EXERCISE PROMPT
Among the entries below, how many lines contain the string "taken"? Reply with that number alone.

Collected data:
--- config.mk ---
export PLATFORM = sky130hd
export DESIGN_NAME = uirq_status
export DESIGN_NICKNAME = d
export VERILOG_FILES = /design/src/rtl/uirq_chan.v /design/src/rtl/uirq_status.v
export VERILOG_INCLUDE_DIRS = /design/src /design/src/rtl
export SDC_FILE = /design/constraint.sdc
export NUM_CORES = 1
export LEC_CHECK = 0
export ABC_AREA = 1
export BUFFER_PORTS_ARGS = -buffer_cell sky130_fd_sc_hd__buf_2
export CAP_MARGIN = 20
export CORE_UTILIZATION = 49
export DETAILED_ROUTE_END_ITERATION = 8
export PLACE_DENSITY = 0.8
export SYNTH_ARGS = -nofsm -noshare
export SYNTH_HDL_FRONTEND = slang
export SYNTH_SLANG_ARGS = --single-unit
export TNS_END_PERCENT = 20
--- constraint.sdc ---
create_clock -name aclk -period 1.7 [get_ports aclk]
set_input_delay 0.255 -clock aclk [delete_from_list [all_inputs] [get_ports aclk]]
set_output_delay 0.255 -clock aclk [all_outputs]
set_load 0.02 [all_outputs]
--- src/rtl/uirq_defines.vh ---
// Constants for the UART interrupt status readback block.
// Included by bare name from the design files; definitions only.
`ifndef UIRQ_DEFINES_VH
`define UIRQ_DEFINES_VH

// Number of UART instances and interrupt sources per instance
`define UIRQ_NINST 2
`define UIRQ_NSRC 7

// Instance base addresses, upper 20 address bits
`define UIRQ_BASE0 20'hFFFC0
`define UIRQ_BASE1 20'hFFFC1

// Register offsets within an instance
`define UIRQ_OFF_MASK 12'h038
`define UIRQ_OFF_RAW 12'h03C
`define UIRQ_OFF_MASKED 12'h040
`define UIRQ_OFF_CLEAR 12'h044
`define UIRQ_WORD_MASK 12'hFFC

// Field layout: sources occupy bits 10 down to 4
`define UIRQ_FLD_HI 10
`define UIRQ_FLD_LO 4
`define UIRQ_PAD_HI 21'h000000
`define UIRQ_PAD_LO 4'h0

// Source positions inside the 7-bit field
`define UIRQ_SRC_OVERRUN 6
`define UIRQ_SRC_BREAK 5
`define UIRQ_SRC_PARITY 4
`define UIRQ_SRC_FRAMING 3
`define UIRQ_SRC_TIMEOUT 2
`define UIRQ_SRC_TX 1
`define UIRQ_SRC_RX 0

// Reset values
`define UIRQ_RST_FIELD 7'h00
`define UIRQ_RST_WORD 32'h00000000
`define UIRQ_RST_ADDR 32'h00000000
`define UIRQ_RST_STRB 4'h0

// AXI responses
`define UIRQ_RESP_OKAY 2'h0
`define UIRQ_RESP_SLVERR 2'h2

`endif

--- src/rtl/uirq_chan.v ---
// One UART instance worth of interrupt state: sticky raw bits, mask bits.
// Assumes write strobes are one-cycle pulses from the bus slave in the top.
`timescale 1ns/1ps
`default_nettype none
`include "uirq_defines.vh"

module uirq_chan (
   // Clock, reset, enable
   input wire aclk,
   input wire aresetn,
   input wire aclken,
   // Source levels, field order
   input wire [`UIRQ_NSRC-1:0] src,
   // Mask register write
   input wire mask_we,
   input wire [`UIRQ_NSRC-1:0] mask_wd,
   input wire [`UIRQ_NSRC-1:0] mask_be,
   // Clear register write
   input wire clr_we,
   input wire [`UIRQ_NSRC-1:0] clr_wd,
   input wire [`UIRQ_NSRC-1:0] clr_be,
   // State
   output wire [`UIRQ_NSRC-1:0] raw,
   output wire [`UIRQ_NSRC-1:0] mask,
   output wire [`UIRQ_NSRC-1:0] masked
);

   reg [`UIRQ_NSRC-1:0] raw_q;
   reg [`UIRQ_NSRC-1:0] mask_q;

   genvar b;
   generate
      for (b = 0; b < `UIRQ_NSRC; b = b + 1) begin : g_bit
         always @(posedge aclk) begin
            if (!aresetn) begin
               raw_q[b] <= 1'b0;
               mask_q[b] <= 1'b0;
            end else if (aclken) begin
               // A source active in the clear cycle keeps its bit set
               if (src[b])
                  raw_q[b] <= 1'b1;
               else if (clr_we && clr_be[b] && clr_wd[b])
                  raw_q[b] <= 1'b0;
               if (mask_we && mask_be[b])
                  mask_q[b] <= mask_wd[b];
            end
         end
      end
   endgenerate

   assign raw = raw_q;
   assign mask = mask_q;
   assign masked = raw_q & mask_q;

endmodule // uirq_chan

`default_nettype wire

--- src/rtl/uirq_status.v ---
// UART interrupt status readback for two UART instances, AXI4-Lite slave.
// Assumes source inputs are synchronous to aclk; one write and one read at a time.
//
// The AXI4-Lite register port is this design's own decision.
`timescale 1ns/1ps
`default_nettype none
`include "uirq_defines.vh"

// Notes on behaviour
// - Reading the raw status word at 0x03C gives every source unmasked; writing it does nothing.
// - Raw bit 10 shows the overrun error source before masking.
// - Raw bit 9 shows the break error source before masking.
// - Raw bit 8 shows the parity error source before masking.
// - Raw bit 7 shows the framing error source before masking.
// - Raw bit 6 shows the receive timeout source before masking.
// - Raw bit 5 shows the transmit source before masking.
// - Raw bit 4 shows the receive source before masking.
// - Bits 31:11 and 3:0 of both status words read zero and ignore writes.
// - Reading the masked status word at 0x040 gives sources after masking; writes do nothing.
// - Each of the two UARTs has its own copy, at base 0xFFFC0000 and 0xFFFC1000.
// - A mask bit of one enables its source, zero masks it; masked equals raw AND mask.
// - Masked bits 10 down to 4 give the seven sources after masking.
module uirq_status (
   // Clock, reset, enable
   input wire aclk,
   input wire aresetn,
   input wire aclken,
   // Interrupt sources, one bit per UART instance
   input wire [`UIRQ_NINST-1:0] overrun_error_irq,
   input wire [`UIRQ_NINST-1:0] break_error_irq,
   input wire [`UIRQ_NINST-1:0] parity_error_irq,
   input wire [`UIRQ_NINST-1:0] framing_error_irq,
   input wire [`UIRQ_NINST-1:0] receive_timeout_irq,
   input wire [`UIRQ_NINST-1:0] transmit_irq,
   input wire [`UIRQ_NINST-1:0] receive_irq,
   // Combined interrupt
   output reg irq,
   // AXI4-Lite write address
   input wire [31:0] awaddr,
   input wire [2:0] awprot,
   input wire awvalid,
   output reg awready,
   // AXI4-Lite write data
   input wire [31:0] wdata,
   input wire [3:0] wstrb,
   input wire wvalid,
   output reg wready,
   // AXI4-Lite write response
   output reg [1:0] bresp,
   output reg bvalid,
   input wire bready,
   // AXI4-Lite read address
   input wire [31:0] araddr,
   input wire [2:0] arprot,
   input wire arvalid,
   output reg arready,
   // AXI4-Lite read data
   output reg [31:0] rdata,
   output reg [1:0] rresp,
   output reg rvalid,
   input wire rready
);

   // Held write address and data
   reg aw_held;
   reg w_held;
   reg [31:0] aw_addr_q;
   reg [31:0] w_data_q;
   reg [3:0] w_strb_q;

   // Per-instance state, flattened
   wire [`UIRQ_NINST*`UIRQ_NSRC-1:0] raw_all;
   wire [`UIRQ_NINST*`UIRQ_NSRC-1:0] mask_all;
   wire [`UIRQ_NINST*`UIRQ_NSRC-1:0] masked_all;
   wire [`UIRQ_NINST-1:0] mask_we;
   wire [`UIRQ_NINST-1:0] clr_we;

   // Field bits and their byte enables
   wire [`UIRQ_NSRC-1:0] w_field;
   wire [`UIRQ_NSRC-1:0] w_field_be;

   // Write decode
   wire do_write;
   wire [`UIRQ_NINST-1:0] w_hit;
   wire [11:0] w_off;
   wire w_off_known;
   wire w_ok;

   // Read decode
   wire do_read;
   wire [`UIRQ_NINST-1:0] r_hit;
   wire [11:0] r_off;
   reg [`UIRQ_NSRC-1:0] r_raw;
   reg [`UIRQ_NSRC-1:0] r_mask;
   reg [`UIRQ_NSRC-1:0] r_masked;
   reg [31:0] r_word;
   reg [1:0] r_resp;

   // Next values
   reg next_aw_held;
   reg next_w_held;
   reg next_bvalid;
   reg next_rvalid;

   integer k;

   assign do_write = aw_held & w_held & ~bvalid;
   assign do_read = arvalid & arready;

   // Decode by upper address bits; each UART owns a 4 KB page
   assign w_hit[0] = (aw_addr_q[31:12] == `UIRQ_BASE0);
   assign w_hit[1] = (aw_addr_q[31:12] == `UIRQ_BASE1);
   assign r_hit[0] = (araddr[31:12] == `UIRQ_BASE0);
   assign r_hit[1] = (araddr[31:12] == `UIRQ_BASE1);

   assign w_off = aw_addr_q[11:0] & `UIRQ_WORD_MASK;
   assign r_off = araddr[11:0] & `UIRQ_WORD_MASK;

   // Status words are accepted with OKAY but never stored
   assign w_off_known = (w_off == `UIRQ_OFF_MASK) || (w_off == `UIRQ_OFF_RAW) ||
                        (w_off == `UIRQ_OFF_MASKED) || (w_off == `UIRQ_OFF_CLEAR);
   assign w_ok = (|w_hit) & w_off_known;

   // Only bits 10:4 are decoded; reserved data bits are dropped here
   assign w_field = w_data_q[`UIRQ_FLD_HI:`UIRQ_FLD_LO];

   genvar i;
   generate
      for (i = 0; i < `UIRQ_NSRC; i = i + 1) begin : g_be
         assign w_field_be[i] = w_strb_q[(i + `UIRQ_FLD_LO) / 8];
      end
   endgenerate

   generate
      for (i = 0; i < `UIRQ_NINST; i = i + 1) begin : g_inst
         wire [`UIRQ_NSRC-1:0] src;
         assign src[`UIRQ_SRC_OVERRUN] = overrun_error_irq[i];
         assign src[`UIRQ_SRC_BREAK] = break_error_irq[i];
         assign src[`UIRQ_SRC_PARITY] = parity_error_irq[i];
         assign src[`UIRQ_SRC_FRAMING] = framing_error_irq[i];
         assign src[`UIRQ_SRC_TIMEOUT] = receive_timeout_irq[i];
         assign src[`UIRQ_SRC_TX] = transmit_irq[i];
         assign src[`UIRQ_SRC_RX] = receive_irq[i];
         assign mask_we[i] = do_write & w_hit[i] & (w_off == `UIRQ_OFF_MASK);
         assign clr_we[i] = do_write & w_hit[i] & (w_off == `UIRQ_OFF_CLEAR);
         uirq_chan u_chan (
            .aclk(aclk),
            .aresetn(aresetn),
            .aclken(aclken),
            .src(src),
            .mask_we(mask_we[i]),
            .mask_wd(w_field),
            .mask_be(w_field_be),
            .clr_we(clr_we[i]),
            .clr_wd(w_field),
            .clr_be(w_field_be),
            .raw(raw_all[i*`UIRQ_NSRC +: `UIRQ_NSRC]),
            .mask(mask_all[i*`UIRQ_NSRC +: `UIRQ_NSRC]),
            .masked(masked_all[i*`UIRQ_NSRC +: `UIRQ_NSRC])
         );
      end
   endgenerate

   // Read multiplexer
   always @* begin
      r_raw = `UIRQ_RST_FIELD;
      r_mask = `UIRQ_RST_FIELD;
      r_masked = `UIRQ_RST_FIELD;
      for (k = 0; k < `UIRQ_NINST; k = k + 1) begin
         if (r_hit[k]) begin
            r_raw = raw_all[k*`UIRQ_NSRC +: `UIRQ_NSRC];
            r_mask = mask_all[k*`UIRQ_NSRC +: `UIRQ_NSRC];
            r_masked = masked_all[k*`UIRQ_NSRC +: `UIRQ_NSRC];
         end
      end
      r_word = `UIRQ_RST_WORD;
      r_resp = `UIRQ_RESP_OKAY;
      if (!(|r_hit)) begin
         r_resp = `UIRQ_RESP_SLVERR;
      end else begin
         case (r_off)
            `UIRQ_OFF_RAW: begin
               r_word = {`UIRQ_PAD_HI, r_raw, `UIRQ_PAD_LO};
            end
            `UIRQ_OFF_MASKED: begin
               r_word = {`UIRQ_PAD_HI, r_masked, `UIRQ_PAD_LO};
            end
            `UIRQ_OFF_MASK: begin
               r_word = {`UIRQ_PAD_HI, r_mask, `UIRQ_PAD_LO};
            end
            `UIRQ_OFF_CLEAR: begin
               // Write-only clear word reads as zero
               r_word = `UIRQ_RST_WORD;
            end
            default: begin
               r_resp = `UIRQ_RESP_SLVERR;
            end
         endcase
      end
   end

   // Channel bookkeeping
   always @* begin
      if (do_write)
         next_aw_held = 1'b0;
      else
         next_aw_held = aw_held | (awvalid & awready);
      if (do_write)
         next_w_held = 1'b0;
      else
         next_w_held = w_held | (wvalid & wready);
      next_bvalid = (bvalid & ~bready) | do_write;
      next_rvalid = (rvalid & ~rready) | do_read;
   end

   // Write channels: address and data are taken in either order
   always @(posedge aclk) begin
      if (!aresetn) begin
         aw_held <= 1'b0;
         w_held <= 1'b0;
         aw_addr_q <= `UIRQ_RST_ADDR;
         w_data_q <= `UIRQ_RST_WORD;
         w_strb_q <= `UIRQ_RST_STRB;
         awready <= 1'b0;
         wready <= 1'b0;
         bvalid <= 1'b0;
         bresp <= `UIRQ_RESP_OKAY;
      end else if (aclken) begin
         aw_held <= next_aw_held;
         w_held <= next_w_held;
         if (awvalid && awready)
            aw_addr_q <= awaddr;
         if (wvalid && wready) begin
            w_data_q <= wdata;
            w_strb_q <= wstrb;
         end
         // Ready stays low until the response is taken, so one write at a time
         awready <= ~next_aw_held & ~next_bvalid;
         wready <= ~next_w_held & ~next_bvalid;
         bvalid <= next_bvalid;
         if (do_write)
            bresp <= w_ok ? `UIRQ_RESP_OKAY : `UIRQ_RESP_SLVERR;
      end
   end

   // Read channels
   always @(posedge aclk) begin
      if (!aresetn) begin
         arready <= 1'b0;
         rvalid <= 1'b0;
         rdata <= `UIRQ_RST_WORD;
         rresp <= `UIRQ_RESP_OKAY;
      end else if (aclken) begin
         arready <= ~next_rvalid;
         rvalid <= next_rvalid;
         if (do_read) begin
            rdata <= r_word;
            rresp <= r_resp;
         end
      end
   end

   // Combined level interrupt; one cycle behind the masked bits
   always @(posedge aclk) begin
      if (!aresetn)
         irq <= 1'b0;
      else if (aclken)
         irq <= |masked_all;
   end

endmodule // uirq_status

`default_nettype wire

==> metrics.md, run 1 <==
| Metric | Value |
|---|---|
| Result of the run | `completed` |
| Grt ovf | `0` |
| Sequential element share of the synthesized area | `0.3881` |
| Comb pwr share | `0.115` |
| Critical path arrival | `1.74 ns` |
| Worst Path Required | `1.94 ns` |
| Routability congestion estimate from global placement | `0.8508` |
| Static power due to leakage | `2.307 nW` |
| Reported max-cap violation count | `0` |
| Final period demand of the worst path | `1.505 ns` |
| Design area | `5131 sq um` |
| Worst Skew | `0.009461 ns` |
| Final cycle utilization of the critical path | `0.8852` |
| Final Routed Wirelength | `10290 um` |
| Floorplan row count | `33` |
| Placed inst area | `4936 sq um` |
| Nets@finish | `876` |
| Ratio of cells with drive above 1 in the final layout | `0.2048` |
| Mapped Area | `4333 sq um` |
| Part of the total power dissipated in the clock network | `0.339` |
| Min-delay worst type | `primary input to flip-flop` |
| First element of the critical path | `aw_addr_q[22]$_SDFFE_PN0P_` |
| Startpoint kind of the worst setup timing path | `flip-flop` |
| Share of power burned in registers | `0.546` |
| Max clock buf depth | `2` |
| DRC viols | `0` |
| Routed vias/inst | `5.153` |
| Number of hold buffers added after CTS | `0` |
| Clock insertion delay at the later pin of the skew report | `0.35 ns` |
| Fmax | `0.6645 GHz` |
| Horiz. Die Dim | `96.04 um` |
| Register bit count reported by yosys | `84` |
| Core area | `8382 sq um` |
| Largest net degree at the start of global routing | `62` |
| Die height | `96.04 um` |
| Aggregate negative setup slack | `0 ns` |
| Critical Setup Path Class | `flip-flop to flip-flop` |
| Number of buffers inserted during clock tree synthesis | `9` |
| Number of antenna diodes | `0` |
| Number of top-level pins | `170` |
| Vias post-DR | `4416` |
| Net Switching | `1.021 mW` |
| Drt first-iter violations | `234` |
| Number of fillers in the final layout | `785` |
| Slew Limit Fails | `0` |
| Mapped Avg Cell Area | `6.739 sq um` |
| Wire length of the first global-routing pass | `16680 um` |
| Gate Count Post-Synth | `643` |
| Initial antenna violation count | `0` |
| GRT Total Usage | `0.2323` |
| CP endpoint | `g_inst[1].u_chan.mask[3]$_SDFFE_PN0P_` |
| Int Pwr | `2.812 mW` |
| Worst hold margin | `0.1374 ns` |
| Layout-stage area growth over the synthesis result | `18.42%` |
| Number of levels the H-tree was split into | `3` |
| Final Hold Viols | `0` |
| Dpl hpwl | `7667 um` |
| Switching part of the total | `0.2665` |
| Die area | `9223 sq um` |
| Number of cells on the worst reg-to-reg path | `9` |
| RR Endpoint | `g_inst[1].u_chan.mask[3]$_SDFFE_PN0P_` |
| Peak fanout along the critical path | `8` |
| Number of unique standard cell types used by synthesis | `28` |
| Wire length per cell | `12.01 um` |
| Vias in the first global route | `3907` |
| Total power per unit cell area | `747.1 nW/um^2` |
| Post-DRT Antenna Nets | `0` |
| Endpoint type of the worst setup path | `flip-flop` |
| CTS clk-pin slew, worst paths | `0.08 ns` |
| Number of buffer cells added on primary ports | `105` |
| Slack of the worst reg-to-reg path | `0.20 ns` |
| Post-CTS setup buffer count | `0` |
| Starting density of the core | `0.5169` |
| Synth warnings | `0` |
| CTS root buf | `clkbuf_8` |
| Number of setup violations in the final report | `0` |
| CTS tree | `yes` |
| Most frequent standard cell in the layout excluding fill and tap cells | `nand2_1` |
| Worst IR Drop VDD | `0.5722 mV` |
| First drt pass iteration count | `5` |
| Reg2Reg Launch Point | `aw_addr_q[22]$_SDFFE_PN0P_` |
| Clock tree sinks | `84` |
| Most used cells in the layout excluding fill and tap cells | `124 x nand2_1, 105 x buf_2, 93 x inv_1` |
[final cells by class]
| class | count | area, sq um | area share |
|---|---|---|---|
| Inverter | 93 | 349.1 | 0.06803 |
| Timing Repair Buffer | 123 | 685.7 | 0.1336 |
| Clock buffer | 12 | 155.1 | 0.03024 |
| Clock inverter | 3 | 22.52 | 0.004389 |
| Sequential cell | 84 | 1682 | 0.3277 |
| Tap cell | 105 | 131.4 | 0.02560 |
| Multi-Input combinational cell | 437 | 2106 | 0.4104 |
[worst min-delay path by stage]
stage               cells after the start                                   end                       start
finish                                  3  g_inst[0].u_chan.raw[3]$_SDFFE_PN0P_        framing_error_irq[0]
global route                            3  g_inst[1].u_chan.raw[2]$_SDFFE_PN0P_      receive_timeout_irq[1]
CTS                                     3  g_inst[0].u_chan.raw[3]$_SDFFE_PN0P_        framing_error_irq[0]
detailed placement                      2            aw_addr_q[18]$_SDFFE_PN0P_  aw_addr_q[18]$_SDFFE_PN0P_
global placement                        2            aw_addr_q[10]$_SDFFE_PN0P_  aw_addr_q[10]$_SDFFE_PN0P_
floorplan                               2  g_inst[0].u_chan.raw[0]$_SDFFE_PN0P_              receive_irq[0]
[per-stage QoR]
stage | worst slack [ns] | total power [mW] | utilization | std cells
6_report | 0.1951 | 3.834 | 0.6122 | 857
5_1_grt | -0.03962 | 4.015 | 0.6122 | 857
4_1_cts | 0.05675 | 3.861 | 0.6101 | 857
3_5_place_dp | 0.06617 | 2.579 | 0.5889 | 842
3_3_place_gp | 0.1498 | 2.561 | 0.5889 | 842
2_1_floorplan | 0.1759 | 2.435 | - | 669
[synthesized netlist by cell type]
library cell	n	share of area
o21ai_0	59	0.068
clkbuf_1	18	0.016
clkbuf_2	1	0.0012
nand2_1	128	0.11
nor4_4	1	0.0049
o2111a_1	1	0.0026
nor3_2	1	0.0023
nor2_1	44	0.038
inv_1	93	0.081
buf_2	6	0.0069
buf_4	27	0.047
nor3_1	8	0.0092
conb_1	1	0.00087
a41oi_1	1	0.0020
a22oi_1	2	0.0035
o31ai_1	2	0.0035
a211oi_1	1	0.0017
nand3_1	54	0.062
dfxtp_1	84	0.39
nand4_1	24	0.035
a21oi_1	58	0.067
a21oi_2	7	0.014
a221oi_1	1	0.0020
or2_1	1	0.0014
buf_1	3	0.0026
nor4_1	2	0.0029
o21a_1	1	0.0017
nand3b_1	14	0.024
[per-layer routing]
metal,vias up,global-route usage,routed length [um]
li1,2255,-,-
met1,1969,0.2679,4282
met2,177,0.4238,5056
met3,15,0.05292,779
met4,0,0.06965,172
met5,-,0,0
[logic make-up after synthesis]
family / Yosys count / synth area share
compound gates: 133 / 0.1663
buf+inv: 148 / 0.1536
flops: 84 / 0.3881
other cells: 1 / 0.0008655
simple gates: 277 / 0.2911
[registers in the layout, indices dropped and copies added, names as in the netlist]
signal,cells
arready,1
aw_addr_q,30
aw_held,1
awready,1
bresp,1
bvalid,1
g_inst.u_chan.mask,14
g_inst.u_chan.raw,14
irq,1
rdata,7
rresp,1
rvalid,1
w_data_q,7
w_held,1
w_strb_q,2
wready,1
[timing repair]
action	4_1_cts	5_1_grt
hold endpoints to repair	0	0
setup endpoints to repair	0	14
resized for setup	0	10
[power by group through the flow]
stage / Sequential, mW / Clock [mW] / Combinational, mW
2_1_floorplan: 2.13 / 0 / 0.301
3_3_place_gp: 2.13 / 0 / 0.427
3_5_place_dp: 2.14 / 0 / 0.440
4_1_cts: 2.09 / 1.33 / 0.442
5_1_grt: 2.10 / 1.41 / 0.505
6_report: 2.09 / 1.30 / 0.442
[worst max-delay path, stage by stage, from the launching register on]
cell and delay (ns):
dfxtp_1 0.35, nand2_1 0.07, nor2_1 0.11, nand3_1 0.14, nor2_1 0.14, nand2_1 0.07
nor2_2 0.13, nand2_2 0.14, o21ai_0 0.18, nor2_1 0.06
Note: power is estimated with default switching activity, not from simulation.
==> run 2: changes to the inputs <==
==> constraint.sdc (replaced) <==
create_clock -name aclk -period 1.7 [get_ports aclk]
set_input_delay 0.425 -clock aclk [delete_from_list [all_inputs] [get_ports aclk]]
set_output_delay 0.425 -clock aclk [all_outputs]
set_load 0.02 [all_outputs]
==> run 2 against run 1 <==
Sequential share of layout area is 0.20 points lower. Total power increased by 4.0%. Sequential power barely moved. Cell count is 0.23% higher. Count of clock-buffer cells in the layout decreased by 1. Sequential cell count unchanged. Maximum frequency down 0.13%. Cell area is 0.61% higher. Critical path depth rose by 1. Worst hold slack better by 0.17 ns.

ANSWER FOR THE TASK
2